- _Required action_
Look for "gates" in the records and copy every line that has it.

*** Begin section ***

### config.mk
export PLATFORM = sky130hd
export DESIGN_NAME = timer_unit
export DESIGN_NICKNAME = d
export VERILOG_FILES = /design/src/rtl/timer_pkg.sv /design/src/rtl/tmr_chan.sv /design/src/rtl/tmr_frc.sv /design/src/rtl/timer_unit.sv
export SDC_FILE = /design/constraint.sdc
export NUM_CORES = 1
export LEC_CHECK = 0
export ABC_CLOCK_PERIOD_IN_PS = 4019
export BUFFER_PORTS_ARGS = -buffer_cell sky130_fd_sc_hd__buf_2
export CAP_MARGIN = 10
export CORE_MARGIN = 2
export CORE_UTILIZATION = 55
export DETAILED_ROUTE_END_ITERATION = 6
export PLACE_DENSITY = 0.76
export REMOVE_ABC_BUFFERS = 1
export SLEW_MARGIN = 25
export SYNTH_ARGS = -nofsm -noshare
export SYNTH_HDL_FRONTEND = slang
export SYNTH_SLANG_ARGS = --single-unit
### constraint.sdc
create_clock -name clk -period 4.02 [get_ports clk]
set_clock_uncertainty 0.2 [all_clocks]
set_input_delay 0.201 -clock clk [delete_from_list [all_inputs] [get_ports clk]]
set_output_delay 0.201 -clock clk [all_outputs]
set_load 0.05 [all_outputs]
### src/rtl/timer_pkg.sv
package timer_pkg;

    // Byte offsets inside one channel window
    localparam int CH_SHIFT = 4;
    localparam logic [CH_SHIFT-1:0] OFS_LOAD = 4'h0;
    localparam logic [CH_SHIFT-1:0] OFS_VAL  = 4'h4;
    localparam logic [CH_SHIFT-1:0] OFS_CTRL = 4'h8;
    localparam logic [CH_SHIFT-1:0] OFS_CLR  = 4'hC;

    // Control field positions
    localparam int CB_EN  = 7;
    localparam int CB_PER = 6;
    localparam int CB_SEL = 3;

    typedef enum logic [1:0] {
        CH_OFF  = 2'd0,
        CH_LOAD = 2'd1,
        CH_RUN  = 2'd2
    } ch_state_e;

    typedef enum logic {
        FR_STOP = 1'b0,
        FR_RUN  = 1'b1
    } fr_state_e;

endpackage

### src/rtl/tmr_chan.sv
module tmr_chan
    import timer_pkg::*;
#(
    parameter int W = 16
) (
    input  logic         clk,
    input  logic         rst_n,
    input  logic         wr_load,
    input  logic         wr_ctrl,
    input  logic         wr_clr,
    input  logic [W-1:0] ld_data,
    input  logic         ctl_en,
    input  logic         ctl_per,
    input  logic         ctl_sel,
    input  logic         tick_main,
    input  logic         tick_alt,
    output logic [W-1:0] cnt,
    output logic [W-1:0] load_q,
    output logic         en,
    output logic         per,
    output logic         sel,
    output logic         irq,
    output logic         uf
);

    localparam logic [W-1:0] CNT_MAX = '1;

    ch_state_e state, nstate;
    logic      tick_sel;

    assign tick_sel = sel ? tick_main : tick_alt;
    assign en       = (state != CH_OFF);
    assign uf       = (state == CH_RUN) && tick_sel && (cnt == '0);

    // state register
    always_ff @(posedge clk) begin
        if (!rst_n) state <= CH_OFF;
        else        state <= nstate;
    end

    // next state
    always_comb begin
        nstate = state;
        unique case (state)
            CH_OFF:  if (wr_ctrl && ctl_en) nstate = CH_LOAD;
            CH_LOAD: nstate = CH_RUN;
            CH_RUN:  nstate = CH_RUN;
            default: nstate = CH_OFF;
        endcase
        if (wr_ctrl && !ctl_en)
            nstate = CH_OFF;
        else if (wr_load && state != CH_OFF)
            nstate = CH_LOAD;
    end

    // outputs and datapath
    always_ff @(posedge clk) begin
        if (!rst_n) begin
            cnt    <= '0;
            load_q <= '0;
            per    <= 1'b0;
            sel    <= 1'b0;
            irq    <= 1'b0;
        end else begin
            if (wr_load) load_q <= ld_data;
            if (wr_ctrl) begin
                per <= ctl_per;
                sel <= ctl_sel;
            end
            unique case (state)
                CH_LOAD: cnt <= load_q;
                CH_RUN: begin
                    if (tick_sel) begin
                        if (cnt == '0) cnt <= per ? load_q : CNT_MAX;
                        else           cnt <= cnt - 1'b1;
                    end
                end
                default: cnt <= cnt;
            endcase
            if (uf)          irq <= 1'b1;
            else if (wr_clr) irq <= 1'b0;
        end
    end

endmodule

### src/rtl/tmr_frc.sv
module tmr_frc
    import timer_pkg::*;
#(
    parameter int W = 40
) (
    input  logic         clk,
    input  logic         rst_n,
    input  logic         wr_hi,
    input  logic         run_bit,
    input  logic         tick,
    output logic [W-1:0] cnt,
    output logic         en
);

    fr_state_e state, nstate;

    assign en = (state == FR_RUN);

    // state register
    always_ff @(posedge clk) begin
        if (!rst_n) state <= FR_STOP;
        else        state <= nstate;
    end

    always_comb begin
        nstate = state;
        unique case (state)
            FR_STOP: if (wr_hi && run_bit)  nstate = FR_RUN;
            FR_RUN:  if (wr_hi && !run_bit) nstate = FR_STOP;
            default: nstate = FR_STOP;
        endcase
    end

    // counter
    always_ff @(posedge clk) begin
        if (!rst_n)                      cnt <= '0;
        else if (wr_hi && !run_bit)      cnt <= '0;
        else if (state == FR_RUN && tick) cnt <= cnt + 1'b1;
    end

endmodule

### src/rtl/timer_unit.sv
module timer_unit
    import timer_pkg::*;
#(
    parameter int ADDR_W   = 8,
    parameter int DATA_W   = 32,
    parameter int NARROW_W = 16,
    parameter int WIDE_W   = 32,
    parameter int FRC_W    = 40,
    parameter int NUM_CH   = 3
) (
    input  logic              clk,
    input  logic              rst_n,
    input  logic              reg_we,
    input  logic [ADDR_W-1:0] reg_addr,
    input  logic [DATA_W-1:0] reg_wdata,
    output logic [DATA_W-1:0] reg_rdata,
    input  logic              tick_main,
    input  logic              tick_alt,
    input  logic              tick_fast,
    output logic [NUM_CH-1:0] irq
);

    localparam int HI_W = FRC_W - DATA_W;
    localparam logic [ADDR_W-1:0] FRC_LO_ADDR = ADDR_W'(NUM_CH << CH_SHIFT);
    localparam logic [ADDR_W-1:0] FRC_HI_ADDR = ADDR_W'((NUM_CH << CH_SHIFT) + 4);

    logic [NUM_CH-1:0]             ch_hit, wr_load_v, wr_ctrl_v, wr_clr_v;
    logic [NUM_CH-1:0]             en_v, per_v, sel_v, uf_v;
    logic [NUM_CH-1:0][DATA_W-1:0] cnt_x, load_x;
    logic [CH_SHIFT-1:0]           ofs;
    logic [FRC_W-1:0]              frc_cnt;
    logic                          frc_en, frc_wr;

    assign ofs    = reg_addr[CH_SHIFT-1:0];
    assign frc_wr = reg_we && (reg_addr == FRC_HI_ADDR);

    for (genvar gi = 0; gi < NUM_CH; gi++) begin : g_ch
        localparam int CW = (gi == NUM_CH - 1) ? WIDE_W : NARROW_W;
        logic [CW-1:0] cnt_w, load_w;

        assign ch_hit[gi]    = (reg_addr[ADDR_W-1:CH_SHIFT] == (ADDR_W-CH_SHIFT)'(gi));
        assign wr_load_v[gi] = reg_we && ch_hit[gi] && (ofs == OFS_LOAD);
        assign wr_ctrl_v[gi] = reg_we && ch_hit[gi] && (ofs == OFS_CTRL);
        assign wr_clr_v[gi]  = reg_we && ch_hit[gi] && (ofs == OFS_CLR);

        tmr_chan #(.W(CW)) u_ch (
            .clk       (clk),
            .rst_n     (rst_n),
            .wr_load   (wr_load_v[gi]),
            .wr_ctrl   (wr_ctrl_v[gi]),
            .wr_clr    (wr_clr_v[gi]),
            .ld_data   (reg_wdata[CW-1:0]),
            .ctl_en    (reg_wdata[CB_EN]),
            .ctl_per   (reg_wdata[CB_PER]),
            .ctl_sel   (reg_wdata[CB_SEL]),
            .tick_main (tick_main),
            .tick_alt  (tick_alt),
            .cnt       (cnt_w),
            .load_q    (load_w),
            .en        (en_v[gi]),
            .per       (per_v[gi]),
            .sel       (sel_v[gi]),
            .irq       (irq[gi]),
            .uf        (uf_v[gi])
        );

        assign cnt_x[gi]  = DATA_W'(cnt_w);
        assign load_x[gi] = DATA_W'(load_w);
    end

    tmr_frc #(.W(FRC_W)) u_frc (
        .clk     (clk),
        .rst_n   (rst_n),
        .wr_hi   (frc_wr),
        .run_bit (reg_wdata[HI_W]),
        .tick    (tick_fast),
        .cnt     (frc_cnt),
        .en      (frc_en)
    );

    // read mux
    always_comb begin
        reg_rdata = '0;
        for (int i = 0; i < NUM_CH; i++) begin
            if (ch_hit[i]) begin
                unique case (ofs)
                    OFS_LOAD: reg_rdata = load_x[i];
                    OFS_VAL:  reg_rdata = cnt_x[i];
                    OFS_CTRL: begin
                        reg_rdata[CB_EN]  = en_v[i];
                        reg_rdata[CB_PER] = per_v[i];
                        reg_rdata[CB_SEL] = sel_v[i];
                    end
                    default:  reg_rdata = '0;
                endcase
            end
        end
        if (reg_addr == FRC_LO_ADDR) reg_rdata = frc_cnt[DATA_W-1:0];
        if (reg_addr == FRC_HI_ADDR) reg_rdata = DATA_W'({frc_en, frc_cnt[FRC_W-1:DATA_W]});
    end

endmodule

==> results of run 1 <==
final timing paths:
kind,start,endpoint
max,g_ch[2].u_ch.cnt[18],g_ch[2].u_ch.cnt[15]
min reg2reg,g_ch[1].u_ch.load_q[1],g_ch[1].u_ch.load_q[1]
max reg2reg,g_ch[2].u_ch.cnt[18],g_ch[2].u_ch.cnt[15]
min,reg_we,flop
cells by family after synthesis:
group	after synthesis	share of synthesized area, %
simple gates	555	25.2
compound gates	408	25.6
flops	184	36.6
buf+inv	131	5.31
xor+xnor	45	3.92
fa+ha+maj	22	2.74
mux	7	0.721
registers in the layout, indices dropped and copies added, names as in the netlist, named ones only:
signal and count:
g_ch.u_ch.state 6, g_ch.u_ch.per 3, g_ch.u_ch.load_q 64, u_frc.cnt 40
g_ch.u_ch.sel 3, g_ch.u_ch.cnt 64, g_ch.u_ch.irq 3
layer usage:
layer  wire [µm]  share of wire, %
met5           0                 0
met4        1680               5.0
met3        3070               9.1
met1       13500                40
met2       15500                46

*** End section ***

- _Reply to the task_
simple gates	555	25.2
compound gates	408	25.6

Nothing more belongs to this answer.